Chipmaker Intel announced Monday it would build a US$2.5 billion wafer fabrication facility in northeast China, the company’s latest and largest investment to date in the booming country.
The plant — which will also be Intel’s first fabrication plant, or fab, anywhere in Asia — will be located in the coastal city of Dalian in Liaoning Province in China’s northeast corner and will make chip wafers using 300-millimeter technology.
Santa Clara, Calif.-based Intel said the investment marks the first time since 1992 — when it built a fab in Ireland — that the company has constructed an entirely new fab from the ground up on a new site. Most investments in new production capabilities since then have come in the form of expanded capacity at existing sites.
‘Fastest-Growing Major Market’
Work will start later this year and the Dalian plant — to be known as Fab 68 — will begin initial production runs in the first half of 2010, the company said. At least initially, the plant will make chipsets that support Intel’s main PC and server microprocessor business lines.
“China is our fastest-growing major market and we believe it’s critical that we invest in markets that will provide for future growth to better serve our customers,” said Intel President and CEO Paul Otellini. In fact, China last year became the largest global market for chips, according to data from research firm iSuppli.
The deal had been in the works for weeks, since the Chinese government cleared the way for Intel to build. Shares of Intel were trading lower Monday in a down market, dropping less than 1 percent to $19.15.
Though Intel has not built a fab in China yet, the investment is far from its first in the country. Intel has had a presence in China for more than 20 years, Otellini said.
“Over that time we’ve invested in excess of $1.3 billion in assembly test facilities and research and development,” he stated. “This new investment will bring our total to just under $4 billion, making Intel one of the largest foreign investors in China.”
It was not clear what type of agreement was made between Intel and the Chinese government to make the investment happen or whether Chinese officials directed Intel toward the city of Dalian. China has been trying to help other parts of the country benefit from the influx of foreign investment that has been focused largely around Beijing and other southern China cites.
Intel noted the plant will use 300-millimeter wafers, which have less waste and are more environmentally friendly than older approaches that used smaller wafers — from which chips themselves are cut.
Still, Intel may hold back some of its latest technology from the fab, using a 90-nanometer manufacturing process rather than 65-nanometer process being rolled out or the 45 nanometer considered next generation. While that decision may have been made to appease U.S. lawmakers and others concerned about outsourcing, the more basic, 90-nanometer chips are also better suited for the lower-priced markets prevalent in the Asia region.
Intel has long been known to favor a varied approach to locating its manufacturing capacity, even though it has yet to build a plant in Asia. Intel is already working on three next-generation fabs to built in Oregon, Arizona and in Israel, where the plants will go up alongside existing facilities.

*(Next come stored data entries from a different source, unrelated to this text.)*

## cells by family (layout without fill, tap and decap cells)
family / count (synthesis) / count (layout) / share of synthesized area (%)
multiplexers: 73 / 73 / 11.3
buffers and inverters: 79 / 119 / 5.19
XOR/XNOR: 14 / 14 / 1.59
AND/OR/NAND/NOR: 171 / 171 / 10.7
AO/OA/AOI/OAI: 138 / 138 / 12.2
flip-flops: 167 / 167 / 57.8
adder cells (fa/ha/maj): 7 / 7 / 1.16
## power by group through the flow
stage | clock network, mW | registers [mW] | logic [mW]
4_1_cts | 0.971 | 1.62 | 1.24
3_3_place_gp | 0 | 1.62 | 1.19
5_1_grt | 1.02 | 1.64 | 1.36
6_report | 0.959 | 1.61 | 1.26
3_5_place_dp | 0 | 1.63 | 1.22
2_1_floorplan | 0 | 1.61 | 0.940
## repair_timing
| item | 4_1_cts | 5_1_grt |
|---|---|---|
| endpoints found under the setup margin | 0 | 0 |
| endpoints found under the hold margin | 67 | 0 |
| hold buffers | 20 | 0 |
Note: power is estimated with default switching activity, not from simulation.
<file path="config.mk">
export PLATFORM = sky130hd
export DESIGN_NAME = stable_priority_queue
export DESIGN_NICKNAME = d
export VERILOG_FILES = /design/src/sv/spq_pkg.sv /design/src/sv/stable_priority_queue.sv /design/src/sv/spq_cell.sv /design/src/sv/spq_out_buf.sv
export VERILOG_INCLUDE_DIRS = /design/src /design/src/sv
export SDC_FILE = /design/constraint.sdc
export NUM_CORES = 1
export LEC_CHECK = 0
export BUFFER_PORTS_ARGS = -buffer_cell sky130_fd_sc_hd__buf_2
export CAP_MARGIN = 20
export CORE_ASPECT_RATIO = 0.6
export CORE_MARGIN = 1
export CORE_UTILIZATION = 25
export CTS_CLUSTER_DIAMETER = 80
export DETAILED_ROUTE_END_ITERATION = 6
export GPL_ROUTABILITY_DRIVEN = 0
export SKIP_CTS_REPAIR_TIMING = 1
export SYNTH_ARGS = -nofsm -noshare
export SYNTH_HDL_FRONTEND = slang
export SYNTH_SLANG_ARGS = --single-unit
</file>
<file path="constraint.sdc">
create_clock -name clk -period 3 [get_ports clk]
set_input_delay 0.15 -clock clk [delete_from_list [all_inputs] [get_ports clk]]
set_output_delay 0.15 -clock clk [all_outputs]
set_load 0.05 [all_outputs]
</file>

Location, Location, Location
Dalian’s location is a strategic one for Intel as well. Close to China’s borders with Russia and North Korea, the city is also located on a peninsula in the East China Sea and will offer easy access to much of the Asian marketplace.
The Intel investment will help transform what had been an industrial part of the country’s economy into a more modern technology center, stated Zhang Xiaoqiang, vice chairman of China’s National Development and Reform Commission. The partnership is expected to yield multiple benefits for the region, including workforce training and improved infrastructure and health care delivery to rural areas of the country, he added.

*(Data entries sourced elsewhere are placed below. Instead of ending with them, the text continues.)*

### src/pid_controller_variable_dt_top.sv
// Top level: PID step with variable interval, serial multiply and divide, output register.
//
//  channel  | handshake             | payload
//  ---------+-----------------------+-----------------------------------------------
//  in       | in_valid / in_stall   | target_value, measured_value, elapsed_us
//  out      | out_valid / out_stall | drive_value, saturated
//  cfg      | cfg_write             | cfg_index, cfg_data
//
// A transaction runs from acceptance to the next acceptance as four passes of the shared
// bit-serial multiplier with a handoff after each, an output step, and an idle step in
// which the next transaction is taken.
// The divider runs alongside the first pass.
// Reset clears gains, integral and previous error. A new transaction is taken while
// a result still waits in the output register; a stalled result holds the last step.
module pid_controller_variable_dt_top (
  input  logic                                     clk,
  input  logic                                     rst,
  input  logic                                     in_valid,
  output logic                                     in_stall,
  input  logic signed [pidvdt_pkg::DATA_W-1:0]     target_value,
  input  logic signed [pidvdt_pkg::DATA_W-1:0]     measured_value,
  input  logic        [pidvdt_pkg::TIME_W-1:0]     elapsed_us,
  output logic                                     out_valid,
  input  logic                                     out_stall,
  output logic signed [pidvdt_pkg::DATA_W-1:0]     drive_value,
  output logic                                     saturated,
  input  logic                                     cfg_write,
  input  logic        [pidvdt_pkg::CFG_IDX_W-1:0]  cfg_index,
  input  logic        [pidvdt_pkg::DATA_W-1:0]     cfg_data
);
  import pidvdt_pkg::*;

  state_t state;
  state_t state_next;

  logic signed [DATA_W-1:0]  gain_kp;
  logic signed [DATA_W-1:0]  gain_ki;
  logic signed [DATA_W-1:0]  gain_kd;
  logic signed [INTEG_W-1:0] integral_sum;
  logic signed [ERR_W-1:0]   prev_err;
  logic signed [ERR_W-1:0]   err_r;
  logic                      sat_r;

  logic                      accept;
  logic signed [ERR_W-1:0]   err_in;
  logic signed [DIFF_W-1:0]  diff_in;

  mul_cmd_t                  mul_cmd;
  logic signed [ACC_W-1:0]   mul_mcand;
  logic signed [MPY_W-1:0]   mul_mplier;
  logic signed [ACC_W-1:0]   mul_seed;
  logic signed [ACC_W-1:0]   acc;
  logic                      mul_done;
  logic signed [DIFF_W-1:0]  deriv;

  logic                      integ_update;
  logic [ACC_W-INTEG_W:0]    integ_top;
  logic                      integ_fits;
  logic signed [INTEG_W-1:0] integ_clamped;

  logic                      load_out;
  logic signed [QUO_W-1:0]   scaled;
  logic [QUO_W-DATA_W:0]     drive_top;
  logic                      drive_fits;
  logic signed [DATA_W-1:0]  drive_clamped;

  assign accept  = in_valid && !in_stall;
  assign err_in  = ERR_W'(target_value) - ERR_W'(measured_value);
  assign diff_in = DIFF_W'(err_in) - DIFF_W'(prev_err);

  pidvdt_mul u_mul (
    .clk    (clk),
    .rst    (rst),
    .cmd    (mul_cmd),
    .mcand  (mul_mcand),
    .mplier (mul_mplier),
    .seed   (mul_seed),
    .acc    (acc),
    .done   (mul_done)
  );

  pidvdt_div u_div (
    .clk      (clk),
    .rst      (rst),
    .start    (accept),
    .dividend (diff_in),
    .divisor  (elapsed_us),
    .quotient (deriv)
  );

  assign integ_top     = acc[ACC_W-1:INTEG_W-1];
  assign integ_fits    = (&integ_top) || !(|integ_top);
  assign integ_clamped = integ_fits ? acc[INTEG_W-1:0] : (acc[ACC_W-1] ? INTEG_MIN : INTEG_MAX);

  assign scaled        = acc[ACC_W-1:OUT_SHIFT]
                         + QUO_W'(acc[ACC_W-1] && (|acc[OUT_SHIFT-1:0]));
  assign drive_top     = scaled[QUO_W-1:DATA_W-1];
  assign drive_fits    = (&drive_top) || !(|drive_top);
  assign drive_clamped = drive_fits ? scaled[DATA_W-1:0]
                                    : (scaled[QUO_W-1] ? DRIVE_MIN : DRIVE_MAX);

  always_comb begin
    state_next = state;
    case (state)
      ST_IDLE:   if (accept) state_next = ST_INTEG;
      ST_INTEG:  if (mul_done) state_next = ST_PROP;
      ST_PROP:   if (mul_done) state_next = ST_DERIV;
      ST_DERIV:  if (mul_done) state_next = ST_IGAIN;
      ST_IGAIN:  if (mul_done) state_next = ST_FINISH;
      ST_FINISH: if (load_out) state_next = ST_IDLE;
      default:   state_next = ST_IDLE;
    endcase
  end

  always_comb begin
    in_stall     = 1'b1;
    mul_cmd      = '0;
    mul_mcand    = '0;
    mul_mplier   = '0;
    mul_seed     = '0;
    integ_update = 1'b0;
    load_out     = 1'b0;
    case (state)
      ST_IDLE: begin
        in_stall      = 1'b0;
        mul_cmd.start = accept;
        mul_cmd.load  = 1'b1;
        mul_mcand     = ACC_W'(elapsed_us);
        mul_mplier    = err_in;
        mul_seed      = ACC_W'(integral_sum);
      end
      ST_INTEG: begin
        integ_update  = mul_done;
        mul_cmd.start = mul_done;
        mul_cmd.load  = 1'b1;
        mul_mcand     = ACC_W'(err_r);
        mul_mplier    = MPY_W'(gain_kp);
      end
      ST_PROP: begin
        mul_cmd.start = mul_done;
        mul_mcand     = ACC_W'(deriv);
        mul_mplier    = MPY_W'(gain_kd);
      end
      ST_DERIV: begin
        mul_cmd.start = mul_done;
        mul_mcand     = ACC_W'(integral_sum);
        mul_mplier    = MPY_W'(gain_ki);
      end
      ST_IGAIN: begin
      end
      ST_FINISH: begin
        load_out = !out_valid || !out_stall;
      end
      default: begin
      end
    endcase
  end

  always_ff @(posedge clk) begin
    if (rst) begin
      state        <= ST_IDLE;
      gain_kp      <= '0;
      gain_ki      <= '0;
      gain_kd      <= '0;
      integral_sum <= '0;
      prev_err     <= '0;
      sat_r        <= 1'b0;
      out_valid    <= 1'b0;
    end else begin
      state <= state_next;
      if (cfg_write) begin
        case (cfg_index)
          CFG_KP:  gain_kp <= cfg_data;
          CFG_KI:  gain_ki <= cfg_data;
          CFG_KD:  gain_kd <= cfg_data;
          default: ;
        endcase
      end
      if (accept) begin
        err_r    <= err_in;
        prev_err <= err_in;
        sat_r    <= 1'b0;
      end
      if (integ_update) begin
        integral_sum <= integ_clamped;
        sat_r        <= !integ_fits;
      end
      if (load_out) begin
        out_valid   <= 1'b1;
        drive_value <= drive_clamped;
        saturated   <= sat_r || !drive_fits;
      end else if (!out_stall) begin
        out_valid <= 1'b0;
      end
    end
  end

endmodule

Intel’s investment could help break down some of the final barriers to greater investment by western companies in China, including concerns about theft of intellectual property. While those concerns remain, Intel may be signaling that it’s comfortable the Chinese government will offer its technology some level of protection as the chips are sold to nearby PC factories.
Tracking Growth Trends
Intel is now eager to be able to sell chips to China-based manufacturers, in large part because it is one of the major growth markets in the PC business today and in the future, Gartner analyst Charles Smulders told the E-Commerce Times.
China is also poised to become an increasingly important manufacturing center for other devices that use silicon chips, he noted. Non-PC uses of silicon chips are what has been driving the recent run of double-digit annual growth rates for the semiconductor industry, according to a recent statement by the Semiconductor Industry Association.
“Intel and the other chipmakers are seeing where the growth trends are headed and recognizing they have to act now to be ready to take advantage of what will happen over the next decade,” Smulders concluded.